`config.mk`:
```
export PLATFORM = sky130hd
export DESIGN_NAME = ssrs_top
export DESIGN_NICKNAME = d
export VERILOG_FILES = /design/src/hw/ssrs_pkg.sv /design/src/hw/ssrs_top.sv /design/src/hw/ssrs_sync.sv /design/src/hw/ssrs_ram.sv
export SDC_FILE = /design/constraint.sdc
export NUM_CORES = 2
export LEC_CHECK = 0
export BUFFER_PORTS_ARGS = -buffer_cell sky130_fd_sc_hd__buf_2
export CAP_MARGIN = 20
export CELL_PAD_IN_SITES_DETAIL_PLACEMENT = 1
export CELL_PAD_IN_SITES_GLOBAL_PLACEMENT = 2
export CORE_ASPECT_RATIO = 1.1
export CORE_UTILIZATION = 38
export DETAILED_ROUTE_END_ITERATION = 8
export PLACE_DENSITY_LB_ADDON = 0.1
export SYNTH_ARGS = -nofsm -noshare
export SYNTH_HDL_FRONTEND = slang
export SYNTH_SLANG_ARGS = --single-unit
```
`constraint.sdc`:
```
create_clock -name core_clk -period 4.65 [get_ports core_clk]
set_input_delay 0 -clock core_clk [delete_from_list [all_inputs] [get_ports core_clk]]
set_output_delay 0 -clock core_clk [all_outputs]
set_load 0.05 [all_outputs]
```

---

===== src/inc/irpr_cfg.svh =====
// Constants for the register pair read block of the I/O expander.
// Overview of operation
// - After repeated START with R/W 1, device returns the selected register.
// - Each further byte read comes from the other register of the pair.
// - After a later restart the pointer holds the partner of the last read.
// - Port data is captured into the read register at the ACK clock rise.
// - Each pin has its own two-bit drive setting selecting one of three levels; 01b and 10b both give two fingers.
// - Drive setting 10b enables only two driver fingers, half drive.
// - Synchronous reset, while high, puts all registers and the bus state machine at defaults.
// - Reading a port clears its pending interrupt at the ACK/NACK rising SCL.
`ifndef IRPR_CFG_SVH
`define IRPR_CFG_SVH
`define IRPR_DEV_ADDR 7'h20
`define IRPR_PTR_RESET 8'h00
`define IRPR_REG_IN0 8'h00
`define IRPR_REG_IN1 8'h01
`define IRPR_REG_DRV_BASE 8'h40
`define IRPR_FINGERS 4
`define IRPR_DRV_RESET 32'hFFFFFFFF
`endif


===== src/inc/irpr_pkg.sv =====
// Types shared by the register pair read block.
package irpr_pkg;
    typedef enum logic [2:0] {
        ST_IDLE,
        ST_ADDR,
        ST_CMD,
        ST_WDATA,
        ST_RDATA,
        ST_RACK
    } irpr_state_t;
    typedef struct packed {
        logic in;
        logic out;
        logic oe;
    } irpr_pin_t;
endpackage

---

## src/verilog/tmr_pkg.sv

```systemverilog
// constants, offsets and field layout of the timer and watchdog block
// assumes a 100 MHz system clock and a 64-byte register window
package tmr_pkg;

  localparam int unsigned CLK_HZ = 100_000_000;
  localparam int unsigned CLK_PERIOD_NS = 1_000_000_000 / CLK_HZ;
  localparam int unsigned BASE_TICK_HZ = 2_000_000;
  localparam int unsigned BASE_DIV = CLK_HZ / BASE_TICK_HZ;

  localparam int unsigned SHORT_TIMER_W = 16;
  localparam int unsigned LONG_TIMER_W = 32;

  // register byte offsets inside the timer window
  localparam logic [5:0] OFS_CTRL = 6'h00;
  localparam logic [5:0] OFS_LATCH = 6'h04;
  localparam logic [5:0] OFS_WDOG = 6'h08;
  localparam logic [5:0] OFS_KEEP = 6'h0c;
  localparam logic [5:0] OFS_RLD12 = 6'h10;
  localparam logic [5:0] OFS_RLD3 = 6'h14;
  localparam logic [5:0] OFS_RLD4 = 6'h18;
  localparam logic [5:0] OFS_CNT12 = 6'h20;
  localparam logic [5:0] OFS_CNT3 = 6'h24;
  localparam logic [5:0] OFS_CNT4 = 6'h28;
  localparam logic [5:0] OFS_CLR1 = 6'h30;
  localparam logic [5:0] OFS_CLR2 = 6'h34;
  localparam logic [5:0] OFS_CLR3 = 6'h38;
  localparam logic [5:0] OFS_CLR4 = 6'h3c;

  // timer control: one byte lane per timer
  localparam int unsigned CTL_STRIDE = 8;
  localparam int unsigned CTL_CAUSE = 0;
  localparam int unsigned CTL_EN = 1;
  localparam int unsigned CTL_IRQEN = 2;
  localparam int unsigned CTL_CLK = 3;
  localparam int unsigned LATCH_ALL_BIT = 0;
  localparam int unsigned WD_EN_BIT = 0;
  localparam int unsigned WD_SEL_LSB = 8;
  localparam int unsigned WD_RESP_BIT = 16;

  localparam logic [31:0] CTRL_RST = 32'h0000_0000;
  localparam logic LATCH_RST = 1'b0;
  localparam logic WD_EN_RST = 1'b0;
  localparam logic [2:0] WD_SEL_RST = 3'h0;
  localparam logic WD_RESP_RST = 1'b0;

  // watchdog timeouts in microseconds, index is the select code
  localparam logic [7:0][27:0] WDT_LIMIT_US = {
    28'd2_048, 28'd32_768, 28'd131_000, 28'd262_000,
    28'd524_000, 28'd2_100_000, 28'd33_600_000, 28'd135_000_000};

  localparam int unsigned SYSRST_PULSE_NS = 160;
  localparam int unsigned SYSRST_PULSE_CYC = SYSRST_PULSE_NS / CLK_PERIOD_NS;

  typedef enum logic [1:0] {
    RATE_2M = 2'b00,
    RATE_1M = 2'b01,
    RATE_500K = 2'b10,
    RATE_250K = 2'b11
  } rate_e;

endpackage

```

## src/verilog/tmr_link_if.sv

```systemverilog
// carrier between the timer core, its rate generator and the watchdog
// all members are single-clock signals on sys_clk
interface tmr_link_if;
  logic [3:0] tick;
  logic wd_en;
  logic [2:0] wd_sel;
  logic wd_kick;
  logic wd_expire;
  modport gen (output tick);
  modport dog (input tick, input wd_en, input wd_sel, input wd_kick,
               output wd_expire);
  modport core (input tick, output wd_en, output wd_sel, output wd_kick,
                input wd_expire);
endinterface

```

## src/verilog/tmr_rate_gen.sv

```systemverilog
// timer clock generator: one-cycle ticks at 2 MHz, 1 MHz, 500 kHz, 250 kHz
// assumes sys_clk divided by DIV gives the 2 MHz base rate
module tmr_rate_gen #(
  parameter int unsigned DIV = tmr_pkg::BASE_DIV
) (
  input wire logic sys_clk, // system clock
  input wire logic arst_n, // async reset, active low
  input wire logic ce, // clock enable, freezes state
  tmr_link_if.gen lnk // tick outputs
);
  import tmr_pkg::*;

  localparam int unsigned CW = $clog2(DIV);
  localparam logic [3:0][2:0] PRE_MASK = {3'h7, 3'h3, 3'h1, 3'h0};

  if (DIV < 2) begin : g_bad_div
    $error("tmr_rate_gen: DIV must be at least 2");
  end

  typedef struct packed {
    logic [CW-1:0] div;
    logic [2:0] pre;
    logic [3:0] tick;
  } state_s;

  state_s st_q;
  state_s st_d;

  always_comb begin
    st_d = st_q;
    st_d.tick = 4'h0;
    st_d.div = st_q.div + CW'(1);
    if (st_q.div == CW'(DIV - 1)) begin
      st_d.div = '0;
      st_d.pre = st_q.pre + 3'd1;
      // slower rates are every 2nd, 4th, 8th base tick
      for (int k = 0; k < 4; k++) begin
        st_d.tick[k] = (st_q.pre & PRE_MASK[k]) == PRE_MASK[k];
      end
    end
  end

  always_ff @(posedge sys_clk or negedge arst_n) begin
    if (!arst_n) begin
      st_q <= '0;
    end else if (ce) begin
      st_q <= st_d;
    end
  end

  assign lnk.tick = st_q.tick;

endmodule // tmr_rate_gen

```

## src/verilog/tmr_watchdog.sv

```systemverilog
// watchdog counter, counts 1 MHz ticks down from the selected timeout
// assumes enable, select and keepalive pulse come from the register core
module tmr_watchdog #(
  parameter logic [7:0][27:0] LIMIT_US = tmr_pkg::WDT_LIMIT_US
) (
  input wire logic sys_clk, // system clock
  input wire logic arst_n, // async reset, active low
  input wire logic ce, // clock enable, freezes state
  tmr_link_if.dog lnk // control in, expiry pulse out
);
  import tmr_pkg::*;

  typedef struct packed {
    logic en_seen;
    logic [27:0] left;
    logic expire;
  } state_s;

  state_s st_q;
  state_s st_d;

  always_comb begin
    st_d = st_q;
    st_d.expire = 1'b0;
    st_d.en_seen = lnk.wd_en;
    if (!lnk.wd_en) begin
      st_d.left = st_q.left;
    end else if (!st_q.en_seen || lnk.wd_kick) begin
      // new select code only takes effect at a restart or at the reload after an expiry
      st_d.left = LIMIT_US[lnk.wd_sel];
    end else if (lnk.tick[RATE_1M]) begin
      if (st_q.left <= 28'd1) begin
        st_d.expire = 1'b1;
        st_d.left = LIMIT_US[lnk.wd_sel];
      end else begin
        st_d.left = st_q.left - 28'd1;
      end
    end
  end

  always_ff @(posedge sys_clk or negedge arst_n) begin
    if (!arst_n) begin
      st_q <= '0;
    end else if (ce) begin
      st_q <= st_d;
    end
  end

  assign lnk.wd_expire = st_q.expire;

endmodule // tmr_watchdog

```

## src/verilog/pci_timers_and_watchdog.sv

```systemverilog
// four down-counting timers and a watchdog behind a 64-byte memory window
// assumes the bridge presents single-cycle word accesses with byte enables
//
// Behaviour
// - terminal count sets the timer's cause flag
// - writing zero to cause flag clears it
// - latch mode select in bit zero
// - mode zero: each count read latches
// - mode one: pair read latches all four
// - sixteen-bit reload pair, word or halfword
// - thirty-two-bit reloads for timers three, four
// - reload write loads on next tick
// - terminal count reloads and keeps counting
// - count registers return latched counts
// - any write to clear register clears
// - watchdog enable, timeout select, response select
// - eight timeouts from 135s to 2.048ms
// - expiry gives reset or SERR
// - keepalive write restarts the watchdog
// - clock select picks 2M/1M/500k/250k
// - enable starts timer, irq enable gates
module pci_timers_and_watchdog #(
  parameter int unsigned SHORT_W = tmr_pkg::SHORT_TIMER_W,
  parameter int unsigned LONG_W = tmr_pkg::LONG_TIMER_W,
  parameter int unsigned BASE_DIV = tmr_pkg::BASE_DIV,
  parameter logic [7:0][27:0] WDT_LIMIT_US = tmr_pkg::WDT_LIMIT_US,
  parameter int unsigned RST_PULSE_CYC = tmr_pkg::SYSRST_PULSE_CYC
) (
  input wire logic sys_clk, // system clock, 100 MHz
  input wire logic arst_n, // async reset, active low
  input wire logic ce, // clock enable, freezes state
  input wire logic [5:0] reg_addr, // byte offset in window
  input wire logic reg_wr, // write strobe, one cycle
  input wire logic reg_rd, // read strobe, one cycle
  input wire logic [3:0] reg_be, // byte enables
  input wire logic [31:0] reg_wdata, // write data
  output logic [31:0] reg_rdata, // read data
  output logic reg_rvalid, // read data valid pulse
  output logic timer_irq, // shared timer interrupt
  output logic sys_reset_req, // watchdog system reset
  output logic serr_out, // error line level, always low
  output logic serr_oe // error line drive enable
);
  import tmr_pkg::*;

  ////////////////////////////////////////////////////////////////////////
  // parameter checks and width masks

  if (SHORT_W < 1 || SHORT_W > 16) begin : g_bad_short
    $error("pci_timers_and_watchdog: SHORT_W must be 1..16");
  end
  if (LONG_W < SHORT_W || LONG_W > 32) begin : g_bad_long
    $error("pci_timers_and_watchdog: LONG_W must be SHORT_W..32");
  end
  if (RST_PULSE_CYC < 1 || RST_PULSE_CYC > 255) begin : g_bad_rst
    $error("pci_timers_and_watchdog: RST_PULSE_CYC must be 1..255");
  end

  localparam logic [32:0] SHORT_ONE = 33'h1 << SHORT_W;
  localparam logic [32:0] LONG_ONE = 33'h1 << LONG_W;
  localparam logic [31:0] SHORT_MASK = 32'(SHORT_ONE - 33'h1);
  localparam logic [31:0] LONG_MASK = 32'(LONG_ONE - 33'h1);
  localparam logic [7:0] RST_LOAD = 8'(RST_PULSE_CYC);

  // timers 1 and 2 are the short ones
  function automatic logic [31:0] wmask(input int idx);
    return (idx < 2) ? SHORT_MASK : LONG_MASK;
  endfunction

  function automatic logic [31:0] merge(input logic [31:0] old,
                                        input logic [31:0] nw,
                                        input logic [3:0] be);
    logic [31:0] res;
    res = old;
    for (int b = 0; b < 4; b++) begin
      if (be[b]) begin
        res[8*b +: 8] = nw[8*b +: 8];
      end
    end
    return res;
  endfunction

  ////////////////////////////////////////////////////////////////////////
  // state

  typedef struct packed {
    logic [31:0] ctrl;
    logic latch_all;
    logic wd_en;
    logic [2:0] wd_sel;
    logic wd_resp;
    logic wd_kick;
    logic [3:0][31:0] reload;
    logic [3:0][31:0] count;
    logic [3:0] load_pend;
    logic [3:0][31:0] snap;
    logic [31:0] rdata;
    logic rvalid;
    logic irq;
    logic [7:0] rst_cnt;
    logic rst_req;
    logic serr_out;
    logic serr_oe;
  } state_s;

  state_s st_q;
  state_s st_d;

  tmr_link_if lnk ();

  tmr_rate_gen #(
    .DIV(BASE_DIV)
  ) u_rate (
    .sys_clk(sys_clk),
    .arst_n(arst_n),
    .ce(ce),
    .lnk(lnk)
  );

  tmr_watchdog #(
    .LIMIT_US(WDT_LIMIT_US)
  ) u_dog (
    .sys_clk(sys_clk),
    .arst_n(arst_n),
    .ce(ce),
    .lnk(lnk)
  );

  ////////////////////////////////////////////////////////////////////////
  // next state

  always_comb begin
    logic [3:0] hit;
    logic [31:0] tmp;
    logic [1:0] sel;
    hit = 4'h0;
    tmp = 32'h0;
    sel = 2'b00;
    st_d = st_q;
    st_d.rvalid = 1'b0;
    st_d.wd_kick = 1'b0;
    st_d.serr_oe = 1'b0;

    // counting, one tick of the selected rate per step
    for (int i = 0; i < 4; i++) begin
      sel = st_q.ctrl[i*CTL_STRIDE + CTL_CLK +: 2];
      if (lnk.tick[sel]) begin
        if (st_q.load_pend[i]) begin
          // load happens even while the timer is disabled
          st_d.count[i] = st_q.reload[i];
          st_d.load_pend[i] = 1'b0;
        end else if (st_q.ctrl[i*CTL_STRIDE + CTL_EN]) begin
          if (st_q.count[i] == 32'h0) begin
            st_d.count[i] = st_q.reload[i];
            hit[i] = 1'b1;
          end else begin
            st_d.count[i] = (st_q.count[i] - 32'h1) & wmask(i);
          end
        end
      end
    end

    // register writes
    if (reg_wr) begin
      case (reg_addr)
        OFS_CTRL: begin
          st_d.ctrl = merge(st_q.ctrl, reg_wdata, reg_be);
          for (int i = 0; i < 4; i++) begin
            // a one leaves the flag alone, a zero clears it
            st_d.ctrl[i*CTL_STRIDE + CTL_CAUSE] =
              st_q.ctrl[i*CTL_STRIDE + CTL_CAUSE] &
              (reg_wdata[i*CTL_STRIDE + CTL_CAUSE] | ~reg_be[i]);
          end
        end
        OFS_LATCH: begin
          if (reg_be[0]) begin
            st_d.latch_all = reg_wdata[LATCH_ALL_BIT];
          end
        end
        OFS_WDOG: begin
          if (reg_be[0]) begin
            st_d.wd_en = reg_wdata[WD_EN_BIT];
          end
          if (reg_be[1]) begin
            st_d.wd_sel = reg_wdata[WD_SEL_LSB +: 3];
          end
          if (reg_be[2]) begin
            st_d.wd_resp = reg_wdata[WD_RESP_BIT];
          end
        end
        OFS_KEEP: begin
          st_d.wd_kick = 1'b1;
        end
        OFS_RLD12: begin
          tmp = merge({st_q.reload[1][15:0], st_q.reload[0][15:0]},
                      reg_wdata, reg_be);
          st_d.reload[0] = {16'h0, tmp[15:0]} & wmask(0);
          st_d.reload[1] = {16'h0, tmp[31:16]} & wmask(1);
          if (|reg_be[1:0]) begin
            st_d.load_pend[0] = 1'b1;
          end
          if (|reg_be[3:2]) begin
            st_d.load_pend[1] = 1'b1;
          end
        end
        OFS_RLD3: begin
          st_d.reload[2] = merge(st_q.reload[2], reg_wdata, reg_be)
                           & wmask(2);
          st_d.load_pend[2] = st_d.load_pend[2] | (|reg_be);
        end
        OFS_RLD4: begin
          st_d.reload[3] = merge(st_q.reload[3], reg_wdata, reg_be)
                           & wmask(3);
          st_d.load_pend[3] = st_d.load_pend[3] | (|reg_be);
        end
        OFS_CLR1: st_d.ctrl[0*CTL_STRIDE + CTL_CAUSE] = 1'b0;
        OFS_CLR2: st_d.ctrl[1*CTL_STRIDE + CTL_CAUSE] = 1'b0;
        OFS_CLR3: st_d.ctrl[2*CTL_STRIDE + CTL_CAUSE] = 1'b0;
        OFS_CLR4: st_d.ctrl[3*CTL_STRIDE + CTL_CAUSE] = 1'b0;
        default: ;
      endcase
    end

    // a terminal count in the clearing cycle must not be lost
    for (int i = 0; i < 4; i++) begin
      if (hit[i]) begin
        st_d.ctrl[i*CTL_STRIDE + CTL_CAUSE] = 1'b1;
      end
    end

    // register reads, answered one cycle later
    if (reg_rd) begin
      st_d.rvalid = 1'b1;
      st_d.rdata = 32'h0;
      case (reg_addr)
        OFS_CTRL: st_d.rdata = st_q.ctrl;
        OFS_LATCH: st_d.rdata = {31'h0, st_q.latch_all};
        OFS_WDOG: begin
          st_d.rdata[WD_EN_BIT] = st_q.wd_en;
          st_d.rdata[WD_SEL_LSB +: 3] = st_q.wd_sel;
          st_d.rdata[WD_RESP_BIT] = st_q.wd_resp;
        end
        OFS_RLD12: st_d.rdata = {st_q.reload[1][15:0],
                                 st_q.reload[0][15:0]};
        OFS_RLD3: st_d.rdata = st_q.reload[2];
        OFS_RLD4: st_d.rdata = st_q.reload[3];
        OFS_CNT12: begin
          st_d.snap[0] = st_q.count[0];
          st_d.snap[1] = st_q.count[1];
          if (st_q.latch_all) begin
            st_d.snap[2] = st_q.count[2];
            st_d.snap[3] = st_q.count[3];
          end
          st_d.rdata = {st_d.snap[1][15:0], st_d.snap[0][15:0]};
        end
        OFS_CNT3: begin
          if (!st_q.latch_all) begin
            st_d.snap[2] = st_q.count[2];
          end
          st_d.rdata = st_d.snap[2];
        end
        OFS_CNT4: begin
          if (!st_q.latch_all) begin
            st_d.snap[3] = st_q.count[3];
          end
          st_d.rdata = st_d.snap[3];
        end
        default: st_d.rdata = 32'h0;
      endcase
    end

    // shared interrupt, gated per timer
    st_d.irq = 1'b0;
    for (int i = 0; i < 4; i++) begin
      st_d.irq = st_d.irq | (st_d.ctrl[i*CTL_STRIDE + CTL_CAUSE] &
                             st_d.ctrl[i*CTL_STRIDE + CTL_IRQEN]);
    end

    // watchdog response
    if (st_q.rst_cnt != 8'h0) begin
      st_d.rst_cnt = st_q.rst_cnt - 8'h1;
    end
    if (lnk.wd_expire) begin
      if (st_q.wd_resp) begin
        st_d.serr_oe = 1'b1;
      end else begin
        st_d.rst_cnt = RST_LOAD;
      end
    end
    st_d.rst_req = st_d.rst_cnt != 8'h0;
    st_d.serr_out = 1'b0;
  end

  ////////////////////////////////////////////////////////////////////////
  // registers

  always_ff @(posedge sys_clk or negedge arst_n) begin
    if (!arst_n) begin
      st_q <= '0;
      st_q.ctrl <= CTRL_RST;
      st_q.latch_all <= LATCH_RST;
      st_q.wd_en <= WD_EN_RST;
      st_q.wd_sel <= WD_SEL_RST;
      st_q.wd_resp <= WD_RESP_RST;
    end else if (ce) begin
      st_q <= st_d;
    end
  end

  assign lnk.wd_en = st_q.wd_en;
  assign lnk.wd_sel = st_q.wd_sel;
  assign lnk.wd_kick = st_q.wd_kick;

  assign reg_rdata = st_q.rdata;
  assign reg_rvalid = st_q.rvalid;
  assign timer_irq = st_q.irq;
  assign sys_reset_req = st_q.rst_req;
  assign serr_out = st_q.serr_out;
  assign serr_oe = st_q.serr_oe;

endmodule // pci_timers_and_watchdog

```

---

- WHAT TO DO
A single number is needed: how many lines of the material contain the word "flag".

- WRITTEN SOLUTION
3